Even what followed from there was not a happily ever after, though it made me very happy. Even as he kissed the ring upon my ring finger...the one he'd placed there himself only a month ago...I did not call that an ending. "We keep having new beginnings," I breathed when I had a chance.
He moaned, biting my neck, bringing another type of sensation into the mix of pleasure coursing through me. "Would you like another beginning?"
What kind of a question was that? I was too distracted to answer him, or ask what he meant. It wasn't until afterward, when we lay sprawled on the bed, and he rested his head on my abdomen that I thought of it again. "What beginning?"
"This one," he placed an index finger over my womb, and I gasped.
"Now?"
"No, not this time," he said, and his eyes looked distant for a moment. It was as if the knowledge made him sad. "Not yet."
"I'd like to start that happily ever after with a new beginning. If you would."
He smiled up at me, looking so content that I wanted to kiss him again, but I was too worn out to move.
"I know just what to name him."
"Him?"
He nodded, relaxing against me. "Soon, Sakura-chan. Unless you tell me you're not ready."
I leaned back into my pillow, trying to imagine it. Me? A mother? I felt a rush of warmth. "A vision?"

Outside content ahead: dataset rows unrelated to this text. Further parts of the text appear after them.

`config.mk`:
```
export PLATFORM = sky130hd
export DESIGN_NAME = flash_erase_sleep_ctrl
export DESIGN_NICKNAME = d
export VERILOG_FILES = /design/src/hw/flash_ctrl_pkg.sv /design/src/hw/pin_sync.sv /design/src/hw/cycle_timer.sv /design/src/hw/flash_erase_sleep_ctrl.sv
export SDC_FILE = /design/constraint.sdc
export NUM_CORES = 1
export LEC_CHECK = 0
export BUFFER_PORTS_ARGS = -buffer_cell sky130_fd_sc_hd__buf_2
export CORE_MARGIN = 10
export CORE_UTILIZATION = 30
export DETAILED_ROUTE_END_ITERATION = 10
export SLEW_MARGIN = 20
export SYNTH_ARGS = -nofsm -noshare
export SYNTH_HDL_FRONTEND = slang
export SYNTH_SLANG_ARGS = --single-unit
```
`constraint.sdc`:
```
create_clock -name sys_clk -period 13.48 [get_ports sys_clk]
set_clock_uncertainty 0.2 [all_clocks]
set_input_delay 1.348 -clock sys_clk [delete_from_list [all_inputs] [get_ports sys_clk]]
set_output_delay 1.348 -clock sys_clk [all_outputs]
set_load 0.01 [all_outputs]
```
`src/hw/flash_ctrl_pkg.sv`:
```
// Constants, types and timing for the flash erase and sleep controller
package flash_ctrl_pkg;

    localparam logic [7:0] OP_WRITE_ARM = 8'h06;
    localparam logic [7:0] OP_STATUS_READ = 8'h05;
    localparam logic [7:0] OP_SECTOR_WIPE = 8'h20;
    localparam logic [7:0] OP_BLOCK32_WIPE = 8'h52;
    localparam logic [7:0] OP_BLOCK64_WIPE = 8'hD8;
    localparam logic [7:0] OP_CHIP_WIPE_A = 8'h60;
    localparam logic [7:0] OP_CHIP_WIPE_B = 8'hC7;
    localparam logic [7:0] OP_SLEEP = 8'hB9;
    localparam logic [7:0] OP_WAKE_ID = 8'hAB;

    // Bit counts on the link
    localparam logic [5:0] OPCODE_BITS = 6'h08;
    localparam logic [5:0] ADDR_END_BITS = 6'h20;
    localparam logic [5:0] ID_START_BITS = 6'h20;
    localparam logic [5:0] BIT_CNT_MAX = 6'h3F;

    // Region sizes as address bit boundaries
    localparam int SECTOR_SHIFT = 12;
    localparam int BLOCK32_SHIFT = 15;
    localparam int BLOCK64_SHIFT = 16;

    // Status byte field positions
    localparam int ST_ACTIVE_POS = 0;
    localparam int ST_LATCH_POS = 1;
    localparam int ST_PROT_POS = 2;

    localparam logic LATCH_RESET = 1'b0;
    localparam logic [7:0] STATUS_RESET = 8'h00;

    // Timing
    localparam int CLK_HZ = 40_000_000;
    localparam int CLK_KHZ = CLK_HZ / 1000;
    localparam int SECTOR_WIPE_TIME_MS = 150;
    localparam int BLOCK32_WIPE_TIME_MS = 500;
    localparam int BLOCK64_WIPE_TIME_MS = 800;
    localparam int CHIP_WIPE_TIME_MS = 12000;
    localparam int SLEEP_ENTRY_DELAY_US = 3;
    localparam int SLEEP_ENTRY_CYCLES =
        (SLEEP_ENTRY_DELAY_US * CLK_KHZ + 999) / 1000;

    typedef enum logic [1:0] {
        WIPE_SECTOR,
        WIPE_BLOCK32,
        WIPE_BLOCK64,
        WIPE_CHIP
    } wipe_kind_t;

    typedef enum {
        MODE_IDLE,
        MODE_WIPE,
        MODE_SLEEP_WAIT,
        MODE_SLEEP
    } mode_t;

endpackage

```
`src/hw/pin_sync.sv`:
```
// Two-stage synchroniser for pins from outside the clock domain
`timescale 1ns/1ps
module pin_sync #(
    parameter int WIDTH = 1
) (
    input wire logic sys_clk,
    input wire logic sys_rst,
    input wire logic [WIDTH-1:0] d,
    output logic [WIDTH-1:0] q
);
    logic [WIDTH-1:0] stage1;
    logic [WIDTH-1:0] next_stage1;
    logic [WIDTH-1:0] next_q;

    always_comb begin
        next_stage1 = d;
        next_q = stage1;
    end

    // Pins idle high so the link looks deselected through reset
    always_ff @(posedge sys_clk) begin
        if (sys_rst) begin
            stage1 <= '1;
            q <= '1;
        end else begin
            stage1 <= next_stage1;
            q <= next_q;
        end
    end
endmodule

```
`src/hw/cycle_timer.sv`:
```
// Down counter that times wipe cycles and the sleep entry delay
`timescale 1ns/1ps
module cycle_timer #(
    parameter int WIDTH = 32
) (
    input wire logic sys_clk,
    input wire logic sys_rst,
    input wire logic load,
    input wire logic [WIDTH-1:0] load_value,
    output logic running,
    output logic done
);
    logic [WIDTH-1:0] count;
    logic [WIDTH-1:0] next_count;
    logic next_running;
    logic next_done;

    always_comb begin
        next_count = count;
        next_running = running;
        next_done = 1'b0;
        if (load) begin
            next_count = load_value;
            next_running = 1'b1;
        end else if (running) begin
            if (count <= WIDTH'(1)) begin
                next_running = 1'b0;
                next_done = 1'b1;
            end else begin
                next_count = count - WIDTH'(1);
            end
        end
    end

    always_ff @(posedge sys_clk) begin
        if (sys_rst) begin
            count <= '0;
            running <= 1'b0;
            done <= 1'b0;
        end else begin
            count <= next_count;
            running <= next_running;
            done <= next_done;
        end
    end
endmodule

```
`src/hw/flash_erase_sleep_ctrl.sv`:
```
// Serial command front end for wipes, sleep and wake with ID readout
`timescale 1ns/1ps
module flash_erase_sleep_ctrl #(
    parameter int ADDR_BITS = 20,
    parameter logic [7:0] DEVICE_ID = 8'h5A, // Arbitrary value
    parameter int SECTOR_WIPE_CYCLES =
        flash_ctrl_pkg::SECTOR_WIPE_TIME_MS * flash_ctrl_pkg::CLK_KHZ,
    parameter int BLOCK32_WIPE_CYCLES =
        flash_ctrl_pkg::BLOCK32_WIPE_TIME_MS * flash_ctrl_pkg::CLK_KHZ,
    parameter int BLOCK64_WIPE_CYCLES =
        flash_ctrl_pkg::BLOCK64_WIPE_TIME_MS * flash_ctrl_pkg::CLK_KHZ,
    parameter int CHIP_WIPE_CYCLES =
        flash_ctrl_pkg::CHIP_WIPE_TIME_MS * flash_ctrl_pkg::CLK_KHZ
) (
    input wire logic sys_clk,
    input wire logic sys_rst,
    input wire logic spi_sel_n,
    input wire logic spi_sck,
    input wire logic spi_din,
    output logic spi_dout,
    output logic spi_dout_oe,
    input wire logic [2:0] protect_range_bits,
    input wire logic ext_busy,
    output logic write_latch_flag,
    output logic op_active_flag,
    output logic sleep_active,
    output logic wipe_start,
    output flash_ctrl_pkg::wipe_kind_t wipe_kind,
    output logic [ADDR_BITS-1:0] wipe_base,
    output logic wipe_done
);

    // Synchronised pins
    logic sel_n_s;
    logic sck_s;
    logic din_s;

    pin_sync #(
        .WIDTH(3)
    ) u_pin_sync (
        .sys_clk(sys_clk),
        .sys_rst(sys_rst),
        .d({spi_sel_n, spi_sck, spi_din}),
        .q({sel_n_s, sck_s, din_s})
    );

    // Link state
    logic sck_d;
    logic sel_n_d;
    logic [5:0] bit_cnt;
    logic [31:0] shifter;
    logic [7:0] opcode;
    logic [2:0] out_idx;
    logic [5:0] next_bit_cnt;
    logic [31:0] next_shifter;
    logic [7:0] next_opcode;
    logic [2:0] next_out_idx;
    logic next_dout;
    logic next_dout_oe;

    // Control state
    flash_ctrl_pkg::mode_t mode;
    flash_ctrl_pkg::mode_t next_mode;
    logic next_write_latch_flag;
    logic next_wipe_start;
    flash_ctrl_pkg::wipe_kind_t next_wipe_kind;
    logic [ADDR_BITS-1:0] next_wipe_base;
    logic timer_load;
    logic [31:0] timer_value;
    logic timer_running;
    logic timer_done;

    logic sck_rise;
    logic sck_fall;
    logic sel_rise;
    logic busy;
    logic asleep;
    logic [7:0] status_byte;
    logic [ADDR_BITS-1:0] frame_addr;
    logic talk_status;
    logic talk_id;

    // Region mask covers the address bits below the region boundary
    function automatic logic [ADDR_BITS-1:0] region_mask(
        input flash_ctrl_pkg::wipe_kind_t kind
    );
        logic [ADDR_BITS-1:0] m;
        m = '1;
        unique case (kind)
            flash_ctrl_pkg::WIPE_SECTOR: begin
                m = ADDR_BITS'((1 << flash_ctrl_pkg::SECTOR_SHIFT) - 1);
            end
            flash_ctrl_pkg::WIPE_BLOCK32: begin
                m = ADDR_BITS'((1 << flash_ctrl_pkg::BLOCK32_SHIFT) - 1);
            end
            flash_ctrl_pkg::WIPE_BLOCK64: begin
                m = ADDR_BITS'((1 << flash_ctrl_pkg::BLOCK64_SHIFT) - 1);
            end
            flash_ctrl_pkg::WIPE_CHIP: begin
                m = '1;
            end
        endcase
        return m;
    endfunction

    // Protection covers the top 2^(bp-1) 64 KB blocks; six or more
    // covers the whole array. Any overlap with the region protects it.
    function automatic logic region_protected(
        input logic [ADDR_BITS-1:0] last_addr,
        input logic [2:0] bp
    );
        logic [ADDR_BITS-1:0] floor_addr;
        logic hit;
        floor_addr = '0;
        hit = 1'b0;
        if (bp >= 3'h6) begin
            hit = 1'b1;
        end else if (bp != 3'h0) begin
            floor_addr = ~ADDR_BITS'(((1 << (bp - 3'h1)) <<
                flash_ctrl_pkg::BLOCK64_SHIFT) - 1);
            hit = last_addr >= floor_addr;
        end
        return hit;
    endfunction

    function automatic logic [31:0] wipe_cycles(
        input flash_ctrl_pkg::wipe_kind_t kind
    );
        logic [31:0] c;
        c = 32'(CHIP_WIPE_CYCLES);
        unique case (kind)
            flash_ctrl_pkg::WIPE_SECTOR: c = 32'(SECTOR_WIPE_CYCLES);
            flash_ctrl_pkg::WIPE_BLOCK32: c = 32'(BLOCK32_WIPE_CYCLES);
            flash_ctrl_pkg::WIPE_BLOCK64: c = 32'(BLOCK64_WIPE_CYCLES);
            flash_ctrl_pkg::WIPE_CHIP: c = 32'(CHIP_WIPE_CYCLES);
        endcase
        return c;
    endfunction

    // Edges come from the second synchroniser stage and its delayed copy
    assign sck_rise = sck_s & ~sck_d & ~sel_n_s;
    assign sck_fall = ~sck_s & sck_d & ~sel_n_s;
    assign sel_rise = sel_n_s & ~sel_n_d;

    assign busy = (mode == flash_ctrl_pkg::MODE_WIPE) | ext_busy;
    assign asleep = (mode == flash_ctrl_pkg::MODE_SLEEP) |
        (mode == flash_ctrl_pkg::MODE_SLEEP_WAIT);
    assign op_active_flag = busy;
    assign sleep_active = (mode == flash_ctrl_pkg::MODE_SLEEP);
    assign frame_addr = shifter[ADDR_BITS-1:0];

    always_comb begin
        status_byte = flash_ctrl_pkg::STATUS_RESET;
        status_byte[flash_ctrl_pkg::ST_ACTIVE_POS] = busy;
        status_byte[flash_ctrl_pkg::ST_LATCH_POS] = write_latch_flag;
        status_byte[flash_ctrl_pkg::ST_PROT_POS +: 3] = protect_range_bits;
    end

    // Status stays readable through wipes, but not in sleep
    assign talk_status = (opcode == flash_ctrl_pkg::OP_STATUS_READ) &&
        (bit_cnt >= flash_ctrl_pkg::OPCODE_BITS) && !asleep;
    assign talk_id = (opcode == flash_ctrl_pkg::OP_WAKE_ID) &&
        (bit_cnt >= flash_ctrl_pkg::ID_START_BITS) && !busy;

    // Link shifter: sample on rising, drive on falling clock edge
    always_comb begin
        next_bit_cnt = bit_cnt;
        next_shifter = shifter;
        next_opcode = opcode;
        next_out_idx = out_idx;
        next_dout = spi_dout;
        next_dout_oe = spi_dout_oe;
        if (sel_n_s) begin
            next_bit_cnt = '0;
            next_out_idx = '0;
            next_dout_oe = 1'b0;
        end else if (sck_rise) begin
            next_shifter = {shifter[30:0], din_s};
            if (bit_cnt != flash_ctrl_pkg::BIT_CNT_MAX) begin
                next_bit_cnt = bit_cnt + 6'h01;
            end
            if (bit_cnt == flash_ctrl_pkg::OPCODE_BITS - 6'h01) begin
                next_opcode = {shifter[6:0], din_s};
            end
        end else if (sck_fall && (talk_status || talk_id)) begin
            // Index wraps so the byte repeats for as long as clocks run
            if (talk_id) begin
                next_dout = DEVICE_ID[3'h7 - out_idx];
            end else begin
                next_dout = status_byte[3'h7 - out_idx];
            end
            next_out_idx = out_idx + 3'h1;
            next_dout_oe = 1'b1;
        end
    end

    always_ff @(posedge sys_clk) begin
        if (sys_rst) begin
            sck_d <= 1'b0;
            sel_n_d <= 1'b1;
            bit_cnt <= '0;
            shifter <= '0;
            opcode <= '0;
            out_idx <= '0;
            spi_dout <= 1'b0;
            spi_dout_oe <= 1'b0;
        end else begin
            sck_d <= sck_s;
            sel_n_d <= sel_n_s;
            bit_cnt <= next_bit_cnt;
            shifter <= next_shifter;
            opcode <= next_opcode;
            out_idx <= next_out_idx;
            spi_dout <= next_dout;
            spi_dout_oe <= next_dout_oe;
        end
    end

    // Command execution on the select rise that closes a frame
    always_comb begin
        logic addr_frame;
        logic op_frame;
        logic [ADDR_BITS-1:0] mask;
        flash_ctrl_pkg::wipe_kind_t kind;
        logic is_wipe;
        addr_frame = (bit_cnt == flash_ctrl_pkg::ADDR_END_BITS);
        op_frame = (bit_cnt == flash_ctrl_pkg::OPCODE_BITS);
        kind = flash_ctrl_pkg::WIPE_CHIP;
        is_wipe = 1'b0;
        mask = '0;
        next_mode = mode;
        next_write_latch_flag = write_latch_flag;
        next_wipe_start = 1'b0;
        next_wipe_kind = wipe_kind;
        next_wipe_base = wipe_base;
        timer_load = 1'b0;
        timer_value = wipe_cycles(kind);

        unique case (opcode)
            flash_ctrl_pkg::OP_SECTOR_WIPE: begin
                kind = flash_ctrl_pkg::WIPE_SECTOR;
                is_wipe = addr_frame;
            end
            flash_ctrl_pkg::OP_BLOCK32_WIPE: begin
                kind = flash_ctrl_pkg::WIPE_BLOCK32;
                is_wipe = addr_frame;
            end
            flash_ctrl_pkg::OP_BLOCK64_WIPE: begin
                kind = flash_ctrl_pkg::WIPE_BLOCK64;
                is_wipe = addr_frame;
            end
            flash_ctrl_pkg::OP_CHIP_WIPE_A,
            flash_ctrl_pkg::OP_CHIP_WIPE_B: begin
                kind = flash_ctrl_pkg::WIPE_CHIP;
                is_wipe = op_frame;
            end
            default: begin
                is_wipe = 1'b0;
            end
        endcase
        mask = region_mask(kind);

        unique case (mode)
            flash_ctrl_pkg::MODE_IDLE: begin
                if (sel_rise && !ext_busy) begin
                    if (is_wipe && write_latch_flag &&
                        !region_protected(frame_addr | mask,
                            protect_range_bits)) begin
                        next_mode = flash_ctrl_pkg::MODE_WIPE;
                        next_wipe_start = 1'b1;
                        next_wipe_kind = kind;
                        next_wipe_base = frame_addr & ~mask;
                        next_write_latch_flag = 1'b0;
                        timer_load = 1'b1;
                        timer_value = wipe_cycles(kind);
                    end else if (op_frame &&
                        opcode == flash_ctrl_pkg::OP_WRITE_ARM) begin
                        next_write_latch_flag = 1'b1;
                    end else if (op_frame &&
                        opcode == flash_ctrl_pkg::OP_SLEEP) begin
                        next_mode = flash_ctrl_pkg::MODE_SLEEP_WAIT;
                        timer_load = 1'b1;
                        timer_value =
                            32'(flash_ctrl_pkg::SLEEP_ENTRY_CYCLES);
                    end
                end
            end
            flash_ctrl_pkg::MODE_WIPE: begin
                // Sleep and wake opcodes fall through here untouched
                if (timer_done) begin
                    next_mode = flash_ctrl_pkg::MODE_IDLE;
                end
            end
            flash_ctrl_pkg::MODE_SLEEP_WAIT,
            flash_ctrl_pkg::MODE_SLEEP: begin
                // Only the wake opcode is decoded; wipes cannot start here
                if (sel_rise && opcode == flash_ctrl_pkg::OP_WAKE_ID &&
                    bit_cnt >= flash_ctrl_pkg::OPCODE_BITS) begin
                    next_mode = flash_ctrl_pkg::MODE_IDLE;
                end else if (mode == flash_ctrl_pkg::MODE_SLEEP_WAIT &&
                    timer_done) begin
                    next_mode = flash_ctrl_pkg::MODE_SLEEP;
                end
            end
        endcase
    end

    // Reset models power-up: always back in standby
    always_ff @(posedge sys_clk) begin
        if (sys_rst) begin
            mode <= flash_ctrl_pkg::MODE_IDLE;
            write_latch_flag <= flash_ctrl_pkg::LATCH_RESET;
            wipe_start <= 1'b0;
            wipe_kind <= flash_ctrl_pkg::WIPE_SECTOR;
            wipe_base <= '0;
        end else begin
            mode <= next_mode;
            write_latch_flag <= next_write_latch_flag;
            wipe_start <= next_wipe_start;
            wipe_kind <= next_wipe_kind;
            wipe_base <= next_wipe_base;
        end
    end

    assign wipe_done = timer_done & (mode == flash_ctrl_pkg::MODE_WIPE);

    // One timer serves wipes and sleep entry; they never overlap
    cycle_timer #(
        .WIDTH(32)
    ) u_cycle_timer (
        .sys_clk(sys_clk),
        .sys_rst(sys_rst),
        .load(timer_load),
        .load_value(timer_value),
        .running(timer_running),
        .done(timer_done)
    );

    logic unused_running;
    assign unused_running = timer_running;

endmodule

```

He nodded again. "You inspire me."
I grinned, looking up at the ceiling. "Who am I to fight fate?" I said softly, not unaware of the slight irony there. I'd tried so hard to fight when things got painful, or scary, or out of control. Maybe this was fate's way of making that up to me. Karma.
And, when we reached that temporary state of happily ever after, we both felt it. It hit us like an earthquake. We kissed each other, we fell in love all over again, and that was the end of that particular story.